• **INSTRUCTIONS TO FOLLOW**: Read the data below line by line and copy each one with "complete" in it.

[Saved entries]
--- src/rtl/rv_imem_loader_if.sv ---
// Stream-in / imem-write bundle for rv_imem_loader.
//   AW          : imem word-address width
//   s_valid     : byte valid (source -> loader)
//   s_ready     : loader can accept a byte (loader -> source)
//   s_data[7:0] : program byte
//   s_last      : final byte of the program, qualified by s_valid
//   imem_we     : one-cycle word write strobe (loader -> imem)
//   imem_addr   : word index of the write
//   imem_wdata  : 32-bit little-endian word written
// Modports: master = byte source / imem side, slave = the loader.
interface rv_imem_loader_if #(
  parameter int AW = 6
);
  logic          s_valid;
  logic          s_ready;
  logic [7:0]    s_data;
  logic          s_last;
  logic          imem_we;
  logic [AW-1:0] imem_addr;
  logic [31:0]   imem_wdata;

  modport master (
    output s_valid, s_data, s_last,
    input  s_ready, imem_we, imem_addr, imem_wdata
  );

  modport slave (
    input  s_valid, s_data, s_last,
    output s_ready, imem_we, imem_addr, imem_wdata
  );
endinterface

--- src/rtl/rv_imem_loader.sv ---
// Boot-time program loader for rvsingle_top.
// Packs a valid/ready byte stream into little-endian 32-bit words, writes
// them into the core's instruction memory, and holds the core in reset until
// the load is complete.
// Ports:
//   clk          : clock, all state updates on the rising edge
//   reset        : synchronous active-low reset (0 = reset)
//   bus          : rv_imem_loader_if.slave (byte stream in, imem write out)
//   core_reset   : active-high reset to rvsingle_top
//   done         : load complete, core running
//   err          : image overflow (or checksum mismatch when enabled)
// Optional build macro RV_IMEM_LOADER_CHECKSUM_EN adds:
//   exp_checksum : expected mod-2^32 sum of all written words
//   checksum     : running mod-2^32 sum of written words
// Parameters:
//   AW           : imem word-address width (capacity 2^AW words)
//   HOLD_CYCLES  : cycles core_reset stays high after the final write (1..255)
module rv_imem_loader #(
  parameter int AW          = 6,
  parameter int HOLD_CYCLES = 2
) (
  input  logic                clk,
  input  logic                reset,
  rv_imem_loader_if.slave     bus,
`ifdef RV_IMEM_LOADER_CHECKSUM_EN
  input  logic [31:0]         exp_checksum,
  output logic [31:0]         checksum,
`endif
  output logic                core_reset,
  output logic                done,
  output logic                err
);

  typedef enum logic [2:0] {
    IDLE,
    LOAD,
    HOLD,
    RUN,
    ERROR
  } state_t;

  state_t        state;
  logic [1:0]    byte_cnt;
  logic [AW-1:0] word_cnt;
  logic [7:0]    hold_cnt;
  logic [31:0]   asm_q;

  logic          accept;
  logic          word_end;
  logic          word_full;
  logic [31:0]   word_nxt;

  always_comb begin
    accept    = (state == LOAD) && bus.s_valid && bus.s_ready;
    word_end  = (byte_cnt == 2'd3) || bus.s_last;
    word_full = &word_cnt;
    // asm_q is cleared after every word, so lanes above byte_cnt stay zero
    // and a short final word is zero-padded for free.
    word_nxt  = asm_q | ({24'b0, bus.s_data} << {byte_cnt, 3'b000});
  end

  always_ff @(posedge clk) begin
    if (!reset) begin
      state          <= IDLE;
      byte_cnt       <= '0;
      word_cnt       <= '0;
      hold_cnt       <= '0;
      asm_q          <= '0;
      bus.s_ready    <= 1'b0;
      bus.imem_we    <= 1'b0;
      bus.imem_addr  <= '0;
      bus.imem_wdata <= '0;
      core_reset     <= 1'b1;
      done           <= 1'b0;
      err            <= 1'b0;
`ifdef RV_IMEM_LOADER_CHECKSUM_EN
      checksum       <= '0;
`endif
    end else begin
      bus.imem_we <= 1'b0;
      case (state)
        IDLE: begin
          state       <= LOAD;
          bus.s_ready <= 1'b1;
        end

        LOAD: begin
          if (accept) begin
            if (word_end) begin
              bus.imem_we    <= 1'b1;
              bus.imem_addr  <= word_cnt;
              bus.imem_wdata <= word_nxt;
              word_cnt       <= word_cnt + AW'(1);
              byte_cnt       <= '0;
              asm_q          <= '0;
`ifdef RV_IMEM_LOADER_CHECKSUM_EN
              checksum       <= checksum + word_nxt;
`endif
              // s_last wins over the full check, so an image that exactly
              // fills imem is accepted.
              if (bus.s_last) begin
                state       <= HOLD;
                bus.s_ready <= 1'b0;
              end else if (word_full) begin
                state       <= ERROR;
                bus.s_ready <= 1'b0;
                err         <= 1'b1;
              end
            end else begin
              asm_q    <= word_nxt;
              byte_cnt <= byte_cnt + 2'd1;
            end
          end
        end

        HOLD: begin
          // Entered on the final write edge; leaving on the HOLD_CYCLES-th
          // edge after it.
          if (hold_cnt == 8'(HOLD_CYCLES - 1)) begin
`ifdef RV_IMEM_LOADER_CHECKSUM_EN
            if (checksum == exp_checksum) begin
              state      <= RUN;
              core_reset <= 1'b0;
              done       <= 1'b1;
            end else begin
              state      <= ERROR;
              err        <= 1'b1;
            end
`else
            state      <= RUN;
            core_reset <= 1'b0;
            done       <= 1'b1;
`endif
          end else begin
            hold_cnt <= hold_cnt + 8'd1;
          end
        end

        RUN: begin
          state <= RUN;
        end

        ERROR: begin
          state <= ERROR;
        end

        default: begin
          state       <= ERROR;
          bus.s_ready <= 1'b0;
          core_reset  <= 1'b1;
          done        <= 1'b0;
          err         <= 1'b1;
        end
      endcase
    end
  end

endmodule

• **ANSWER AREA**:
// the load is complete.
//   done         : load complete, core running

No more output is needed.